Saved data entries

>>>>

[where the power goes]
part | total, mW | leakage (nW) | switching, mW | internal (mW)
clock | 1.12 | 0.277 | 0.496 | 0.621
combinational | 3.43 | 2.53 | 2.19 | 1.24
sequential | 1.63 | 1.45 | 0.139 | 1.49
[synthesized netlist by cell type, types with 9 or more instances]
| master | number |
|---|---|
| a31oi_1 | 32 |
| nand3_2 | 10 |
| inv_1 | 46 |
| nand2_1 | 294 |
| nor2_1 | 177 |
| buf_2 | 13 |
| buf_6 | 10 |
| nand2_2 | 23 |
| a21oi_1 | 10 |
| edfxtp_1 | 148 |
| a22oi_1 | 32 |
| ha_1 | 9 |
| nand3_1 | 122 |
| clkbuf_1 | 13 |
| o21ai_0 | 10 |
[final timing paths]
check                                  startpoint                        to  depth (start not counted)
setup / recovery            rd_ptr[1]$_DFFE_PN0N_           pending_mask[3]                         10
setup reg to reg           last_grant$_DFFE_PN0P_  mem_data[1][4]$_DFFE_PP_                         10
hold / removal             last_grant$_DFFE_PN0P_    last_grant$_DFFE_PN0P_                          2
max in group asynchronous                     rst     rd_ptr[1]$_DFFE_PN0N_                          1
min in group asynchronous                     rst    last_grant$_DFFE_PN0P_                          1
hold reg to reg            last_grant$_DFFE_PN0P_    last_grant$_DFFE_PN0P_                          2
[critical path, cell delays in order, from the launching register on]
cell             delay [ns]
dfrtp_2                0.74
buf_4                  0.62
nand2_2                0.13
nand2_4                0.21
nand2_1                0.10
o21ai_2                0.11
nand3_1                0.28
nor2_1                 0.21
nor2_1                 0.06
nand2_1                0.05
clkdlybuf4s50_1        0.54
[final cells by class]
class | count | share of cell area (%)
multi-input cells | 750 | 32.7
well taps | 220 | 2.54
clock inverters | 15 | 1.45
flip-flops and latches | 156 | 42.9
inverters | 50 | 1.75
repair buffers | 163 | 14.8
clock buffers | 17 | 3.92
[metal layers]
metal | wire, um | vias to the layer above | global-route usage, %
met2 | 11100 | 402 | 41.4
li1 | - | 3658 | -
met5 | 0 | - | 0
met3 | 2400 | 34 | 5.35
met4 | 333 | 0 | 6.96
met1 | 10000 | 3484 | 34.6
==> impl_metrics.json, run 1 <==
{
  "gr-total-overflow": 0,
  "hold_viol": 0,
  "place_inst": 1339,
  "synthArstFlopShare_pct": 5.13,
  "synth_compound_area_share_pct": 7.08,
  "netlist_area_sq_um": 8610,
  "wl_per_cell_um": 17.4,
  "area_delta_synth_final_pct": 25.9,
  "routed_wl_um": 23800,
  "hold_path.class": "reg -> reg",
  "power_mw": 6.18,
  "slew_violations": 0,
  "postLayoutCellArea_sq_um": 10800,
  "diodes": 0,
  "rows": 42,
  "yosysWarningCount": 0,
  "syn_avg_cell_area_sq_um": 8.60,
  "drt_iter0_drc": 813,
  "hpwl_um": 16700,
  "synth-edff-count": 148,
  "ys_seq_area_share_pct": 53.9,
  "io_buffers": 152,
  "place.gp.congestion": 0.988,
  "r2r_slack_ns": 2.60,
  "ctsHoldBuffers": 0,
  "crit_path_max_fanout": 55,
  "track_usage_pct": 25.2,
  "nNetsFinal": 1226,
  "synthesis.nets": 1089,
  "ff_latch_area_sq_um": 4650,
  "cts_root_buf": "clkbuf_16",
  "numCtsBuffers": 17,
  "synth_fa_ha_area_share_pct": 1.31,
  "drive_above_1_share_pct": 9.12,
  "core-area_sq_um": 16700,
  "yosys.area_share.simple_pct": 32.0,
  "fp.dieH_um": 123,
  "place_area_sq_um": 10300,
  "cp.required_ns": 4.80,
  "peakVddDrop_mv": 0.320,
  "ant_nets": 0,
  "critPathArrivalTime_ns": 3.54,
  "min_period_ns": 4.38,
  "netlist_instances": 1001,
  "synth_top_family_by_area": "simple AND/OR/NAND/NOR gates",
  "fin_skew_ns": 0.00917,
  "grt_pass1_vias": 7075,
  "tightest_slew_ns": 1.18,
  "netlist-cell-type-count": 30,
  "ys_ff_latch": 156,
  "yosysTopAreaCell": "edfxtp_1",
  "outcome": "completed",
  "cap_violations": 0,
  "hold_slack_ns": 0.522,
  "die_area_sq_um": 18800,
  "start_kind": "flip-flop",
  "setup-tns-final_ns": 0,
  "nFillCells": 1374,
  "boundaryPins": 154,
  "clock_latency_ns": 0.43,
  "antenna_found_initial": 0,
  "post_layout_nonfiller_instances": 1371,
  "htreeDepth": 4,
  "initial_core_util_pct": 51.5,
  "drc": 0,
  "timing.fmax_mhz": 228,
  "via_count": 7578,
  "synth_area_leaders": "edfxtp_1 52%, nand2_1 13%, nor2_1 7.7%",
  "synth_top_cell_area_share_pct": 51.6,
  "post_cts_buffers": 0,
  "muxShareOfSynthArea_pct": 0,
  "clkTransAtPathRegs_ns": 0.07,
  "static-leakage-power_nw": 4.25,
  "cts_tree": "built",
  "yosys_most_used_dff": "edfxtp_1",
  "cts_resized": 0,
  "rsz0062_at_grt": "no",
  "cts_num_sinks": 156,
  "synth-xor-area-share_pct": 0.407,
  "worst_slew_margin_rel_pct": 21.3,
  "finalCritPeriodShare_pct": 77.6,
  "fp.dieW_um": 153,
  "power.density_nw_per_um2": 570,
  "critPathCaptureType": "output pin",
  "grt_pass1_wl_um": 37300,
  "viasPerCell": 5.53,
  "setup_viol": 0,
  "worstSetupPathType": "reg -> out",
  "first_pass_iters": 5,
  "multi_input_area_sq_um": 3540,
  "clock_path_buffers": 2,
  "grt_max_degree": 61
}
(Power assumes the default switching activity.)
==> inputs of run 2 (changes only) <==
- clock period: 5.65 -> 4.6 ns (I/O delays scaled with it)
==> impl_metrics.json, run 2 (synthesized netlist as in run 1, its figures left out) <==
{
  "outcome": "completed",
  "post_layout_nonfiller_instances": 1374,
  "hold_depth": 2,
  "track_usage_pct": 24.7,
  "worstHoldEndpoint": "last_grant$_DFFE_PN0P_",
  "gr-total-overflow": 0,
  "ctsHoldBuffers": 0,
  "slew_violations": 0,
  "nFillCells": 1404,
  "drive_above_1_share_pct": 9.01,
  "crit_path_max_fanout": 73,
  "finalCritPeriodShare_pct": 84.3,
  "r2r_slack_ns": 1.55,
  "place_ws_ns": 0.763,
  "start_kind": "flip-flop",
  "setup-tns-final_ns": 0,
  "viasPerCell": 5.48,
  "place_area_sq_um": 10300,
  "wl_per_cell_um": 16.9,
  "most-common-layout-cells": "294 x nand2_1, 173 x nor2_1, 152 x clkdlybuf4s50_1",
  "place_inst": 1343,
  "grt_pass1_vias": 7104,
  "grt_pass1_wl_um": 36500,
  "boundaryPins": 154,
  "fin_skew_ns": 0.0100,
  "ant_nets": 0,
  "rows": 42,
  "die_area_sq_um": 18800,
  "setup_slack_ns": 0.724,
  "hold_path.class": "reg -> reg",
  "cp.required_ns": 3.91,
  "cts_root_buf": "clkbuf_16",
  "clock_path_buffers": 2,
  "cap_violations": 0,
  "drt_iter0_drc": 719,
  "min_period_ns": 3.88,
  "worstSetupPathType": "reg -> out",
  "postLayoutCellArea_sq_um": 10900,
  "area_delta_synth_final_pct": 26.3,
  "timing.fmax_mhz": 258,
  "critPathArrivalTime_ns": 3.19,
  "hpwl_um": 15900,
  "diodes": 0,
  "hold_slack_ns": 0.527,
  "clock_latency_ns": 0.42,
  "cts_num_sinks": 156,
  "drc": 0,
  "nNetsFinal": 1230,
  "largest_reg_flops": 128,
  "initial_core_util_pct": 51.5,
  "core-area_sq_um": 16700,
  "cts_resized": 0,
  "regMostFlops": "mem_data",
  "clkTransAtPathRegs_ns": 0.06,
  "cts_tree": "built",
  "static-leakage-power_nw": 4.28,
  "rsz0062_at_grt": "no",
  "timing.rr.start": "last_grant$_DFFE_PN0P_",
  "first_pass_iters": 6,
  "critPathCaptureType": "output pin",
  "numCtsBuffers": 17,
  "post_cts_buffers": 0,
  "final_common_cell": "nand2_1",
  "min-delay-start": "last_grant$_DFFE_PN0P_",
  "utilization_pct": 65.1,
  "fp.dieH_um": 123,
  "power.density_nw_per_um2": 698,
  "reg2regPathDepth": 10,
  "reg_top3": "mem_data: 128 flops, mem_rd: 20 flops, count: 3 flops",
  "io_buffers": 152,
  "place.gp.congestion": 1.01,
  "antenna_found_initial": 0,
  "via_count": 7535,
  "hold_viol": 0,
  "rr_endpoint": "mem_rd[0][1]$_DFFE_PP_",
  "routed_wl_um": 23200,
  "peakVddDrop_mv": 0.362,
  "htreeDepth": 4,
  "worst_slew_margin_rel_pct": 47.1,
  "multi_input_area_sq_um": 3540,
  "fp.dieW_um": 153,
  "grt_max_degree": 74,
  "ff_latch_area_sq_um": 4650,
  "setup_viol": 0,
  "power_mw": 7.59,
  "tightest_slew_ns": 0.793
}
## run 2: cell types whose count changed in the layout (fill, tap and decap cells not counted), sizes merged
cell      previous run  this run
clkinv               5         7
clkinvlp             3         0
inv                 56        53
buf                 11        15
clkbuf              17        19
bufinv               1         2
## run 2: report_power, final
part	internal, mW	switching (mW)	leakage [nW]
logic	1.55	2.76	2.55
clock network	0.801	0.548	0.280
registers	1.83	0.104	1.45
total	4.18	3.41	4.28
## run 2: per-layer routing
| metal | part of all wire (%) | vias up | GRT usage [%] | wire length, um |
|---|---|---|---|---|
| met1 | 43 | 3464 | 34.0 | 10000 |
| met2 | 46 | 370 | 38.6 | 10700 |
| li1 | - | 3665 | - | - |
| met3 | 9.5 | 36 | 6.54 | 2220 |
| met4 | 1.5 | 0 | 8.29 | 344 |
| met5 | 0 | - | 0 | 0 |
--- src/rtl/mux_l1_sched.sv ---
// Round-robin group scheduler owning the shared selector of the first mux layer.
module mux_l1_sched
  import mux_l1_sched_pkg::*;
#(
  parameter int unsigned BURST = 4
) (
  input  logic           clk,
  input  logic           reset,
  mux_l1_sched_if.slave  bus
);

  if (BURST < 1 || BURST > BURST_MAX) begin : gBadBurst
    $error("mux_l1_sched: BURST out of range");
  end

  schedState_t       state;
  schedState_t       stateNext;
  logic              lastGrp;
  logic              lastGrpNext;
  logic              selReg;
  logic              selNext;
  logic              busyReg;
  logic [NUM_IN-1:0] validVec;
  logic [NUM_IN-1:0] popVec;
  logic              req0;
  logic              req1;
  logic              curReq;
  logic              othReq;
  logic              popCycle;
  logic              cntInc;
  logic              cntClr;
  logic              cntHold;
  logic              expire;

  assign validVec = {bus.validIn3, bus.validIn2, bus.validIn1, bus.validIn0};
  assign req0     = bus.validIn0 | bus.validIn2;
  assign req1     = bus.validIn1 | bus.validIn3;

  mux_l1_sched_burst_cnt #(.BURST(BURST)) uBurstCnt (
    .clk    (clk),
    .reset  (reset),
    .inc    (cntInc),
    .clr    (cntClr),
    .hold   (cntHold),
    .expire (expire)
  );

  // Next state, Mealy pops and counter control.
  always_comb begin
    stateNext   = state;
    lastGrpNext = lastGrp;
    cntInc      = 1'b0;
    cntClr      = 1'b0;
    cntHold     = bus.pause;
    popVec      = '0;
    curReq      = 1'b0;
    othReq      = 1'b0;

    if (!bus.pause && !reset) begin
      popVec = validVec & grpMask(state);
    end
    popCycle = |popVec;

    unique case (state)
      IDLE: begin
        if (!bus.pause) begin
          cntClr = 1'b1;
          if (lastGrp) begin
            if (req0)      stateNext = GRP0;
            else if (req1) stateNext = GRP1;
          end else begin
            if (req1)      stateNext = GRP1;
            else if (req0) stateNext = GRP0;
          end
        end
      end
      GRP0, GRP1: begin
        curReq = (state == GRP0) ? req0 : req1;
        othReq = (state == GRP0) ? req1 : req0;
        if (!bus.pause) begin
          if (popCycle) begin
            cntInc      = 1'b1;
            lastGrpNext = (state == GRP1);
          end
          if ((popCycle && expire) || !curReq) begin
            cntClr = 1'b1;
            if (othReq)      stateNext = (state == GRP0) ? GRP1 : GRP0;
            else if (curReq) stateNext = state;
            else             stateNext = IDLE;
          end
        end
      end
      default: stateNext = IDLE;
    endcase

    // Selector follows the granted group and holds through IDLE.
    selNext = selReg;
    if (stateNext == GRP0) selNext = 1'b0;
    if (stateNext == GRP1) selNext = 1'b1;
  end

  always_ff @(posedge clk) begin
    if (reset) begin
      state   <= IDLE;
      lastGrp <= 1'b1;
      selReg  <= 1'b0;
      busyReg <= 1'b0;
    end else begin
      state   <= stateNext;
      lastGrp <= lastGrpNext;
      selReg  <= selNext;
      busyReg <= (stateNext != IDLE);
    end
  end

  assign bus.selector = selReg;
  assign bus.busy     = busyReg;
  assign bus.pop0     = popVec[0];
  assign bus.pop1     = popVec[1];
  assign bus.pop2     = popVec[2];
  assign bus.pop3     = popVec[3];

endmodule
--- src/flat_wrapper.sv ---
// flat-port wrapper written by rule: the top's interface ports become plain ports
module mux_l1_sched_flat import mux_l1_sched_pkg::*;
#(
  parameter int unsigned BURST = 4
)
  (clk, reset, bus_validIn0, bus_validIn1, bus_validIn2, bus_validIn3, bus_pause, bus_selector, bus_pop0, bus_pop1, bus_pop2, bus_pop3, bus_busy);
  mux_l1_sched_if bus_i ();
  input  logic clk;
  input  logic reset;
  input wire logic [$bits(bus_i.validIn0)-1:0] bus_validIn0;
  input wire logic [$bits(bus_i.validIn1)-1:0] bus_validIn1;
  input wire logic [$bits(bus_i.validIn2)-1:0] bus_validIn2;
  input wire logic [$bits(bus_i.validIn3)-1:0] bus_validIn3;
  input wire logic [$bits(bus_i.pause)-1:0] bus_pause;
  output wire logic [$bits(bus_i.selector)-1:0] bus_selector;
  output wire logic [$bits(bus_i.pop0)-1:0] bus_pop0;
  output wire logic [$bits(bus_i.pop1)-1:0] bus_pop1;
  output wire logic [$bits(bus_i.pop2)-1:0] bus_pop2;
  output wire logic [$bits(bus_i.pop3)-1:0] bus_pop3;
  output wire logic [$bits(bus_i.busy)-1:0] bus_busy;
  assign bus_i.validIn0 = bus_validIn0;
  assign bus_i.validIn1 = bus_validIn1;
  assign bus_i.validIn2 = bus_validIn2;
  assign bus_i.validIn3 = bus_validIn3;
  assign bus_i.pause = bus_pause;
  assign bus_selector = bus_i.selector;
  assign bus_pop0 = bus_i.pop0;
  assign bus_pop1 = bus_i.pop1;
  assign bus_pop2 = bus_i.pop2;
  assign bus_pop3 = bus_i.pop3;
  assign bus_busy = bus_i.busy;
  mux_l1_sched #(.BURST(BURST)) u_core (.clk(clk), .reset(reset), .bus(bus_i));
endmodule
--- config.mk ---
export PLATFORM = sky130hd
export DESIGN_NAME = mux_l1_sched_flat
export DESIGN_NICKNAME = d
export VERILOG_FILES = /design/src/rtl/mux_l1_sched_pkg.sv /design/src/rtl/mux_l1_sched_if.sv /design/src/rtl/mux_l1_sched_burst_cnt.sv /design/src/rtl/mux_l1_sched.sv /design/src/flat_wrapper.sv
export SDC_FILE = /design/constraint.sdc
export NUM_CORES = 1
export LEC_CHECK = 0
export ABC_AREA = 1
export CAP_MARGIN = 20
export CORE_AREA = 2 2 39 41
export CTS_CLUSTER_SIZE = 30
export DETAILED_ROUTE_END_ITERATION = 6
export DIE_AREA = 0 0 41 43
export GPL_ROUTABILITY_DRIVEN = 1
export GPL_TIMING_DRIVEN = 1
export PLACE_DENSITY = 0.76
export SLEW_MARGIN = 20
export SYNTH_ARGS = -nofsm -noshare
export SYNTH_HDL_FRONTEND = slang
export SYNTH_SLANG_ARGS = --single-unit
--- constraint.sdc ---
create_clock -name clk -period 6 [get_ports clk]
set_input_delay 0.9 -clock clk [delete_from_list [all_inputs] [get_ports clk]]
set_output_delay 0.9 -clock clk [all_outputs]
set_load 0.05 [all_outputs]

<<<<
>>>>

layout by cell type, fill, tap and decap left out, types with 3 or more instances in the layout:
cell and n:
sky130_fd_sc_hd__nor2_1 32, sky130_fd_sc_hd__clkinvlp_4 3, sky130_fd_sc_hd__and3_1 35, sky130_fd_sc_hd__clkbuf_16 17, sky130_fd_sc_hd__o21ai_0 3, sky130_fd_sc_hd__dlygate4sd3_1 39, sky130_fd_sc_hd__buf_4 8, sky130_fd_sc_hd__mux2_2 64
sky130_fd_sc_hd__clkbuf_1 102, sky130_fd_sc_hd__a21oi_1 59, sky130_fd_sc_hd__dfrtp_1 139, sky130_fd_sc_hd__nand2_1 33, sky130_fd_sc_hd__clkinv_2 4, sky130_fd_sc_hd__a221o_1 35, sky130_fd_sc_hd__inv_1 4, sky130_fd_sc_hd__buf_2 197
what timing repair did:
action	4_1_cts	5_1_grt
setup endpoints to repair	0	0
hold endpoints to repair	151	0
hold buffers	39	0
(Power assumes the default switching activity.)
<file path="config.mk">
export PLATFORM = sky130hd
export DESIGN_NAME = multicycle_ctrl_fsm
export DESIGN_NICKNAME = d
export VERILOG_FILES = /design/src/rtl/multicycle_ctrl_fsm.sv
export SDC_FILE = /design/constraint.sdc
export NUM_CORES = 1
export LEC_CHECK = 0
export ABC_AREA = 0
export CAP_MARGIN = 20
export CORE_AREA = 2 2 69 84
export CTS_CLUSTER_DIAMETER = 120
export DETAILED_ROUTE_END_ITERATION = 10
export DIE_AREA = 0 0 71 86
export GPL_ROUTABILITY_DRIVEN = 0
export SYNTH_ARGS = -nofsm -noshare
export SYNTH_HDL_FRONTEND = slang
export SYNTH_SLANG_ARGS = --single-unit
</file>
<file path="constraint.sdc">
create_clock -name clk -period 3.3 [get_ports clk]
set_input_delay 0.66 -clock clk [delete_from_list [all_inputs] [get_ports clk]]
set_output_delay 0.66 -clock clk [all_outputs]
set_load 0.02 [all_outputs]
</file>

<<<<

WHAT TO WORK ON:
Beginning at the line above with "edfxtp_1 | 148 |" and finishing at the line with "hold reg to", return each line exactly and return nothing else.

EXERCISE RESPONSE:
| edfxtp_1 | 148 |
| a22oi_1 | 32 |
| ha_1 | 9 |
| nand3_1 | 122 |
| clkbuf_1 | 13 |
| o21ai_0 | 10 |
[final timing paths]
check                                  startpoint                        to  depth (start not counted)
setup / recovery            rd_ptr[1]$_DFFE_PN0N_           pending_mask[3]                         10
setup reg to reg           last_grant$_DFFE_PN0P_  mem_data[1][4]$_DFFE_PP_                         10
hold / removal             last_grant$_DFFE_PN0P_    last_grant$_DFFE_PN0P_                          2
max in group asynchronous                     rst     rd_ptr[1]$_DFFE_PN0N_                          1
min in group asynchronous                     rst    last_grant$_DFFE_PN0P_                          1
hold reg to reg            last_grant$_DFFE_PN0P_    last_grant$_DFFE_PN0P_                          2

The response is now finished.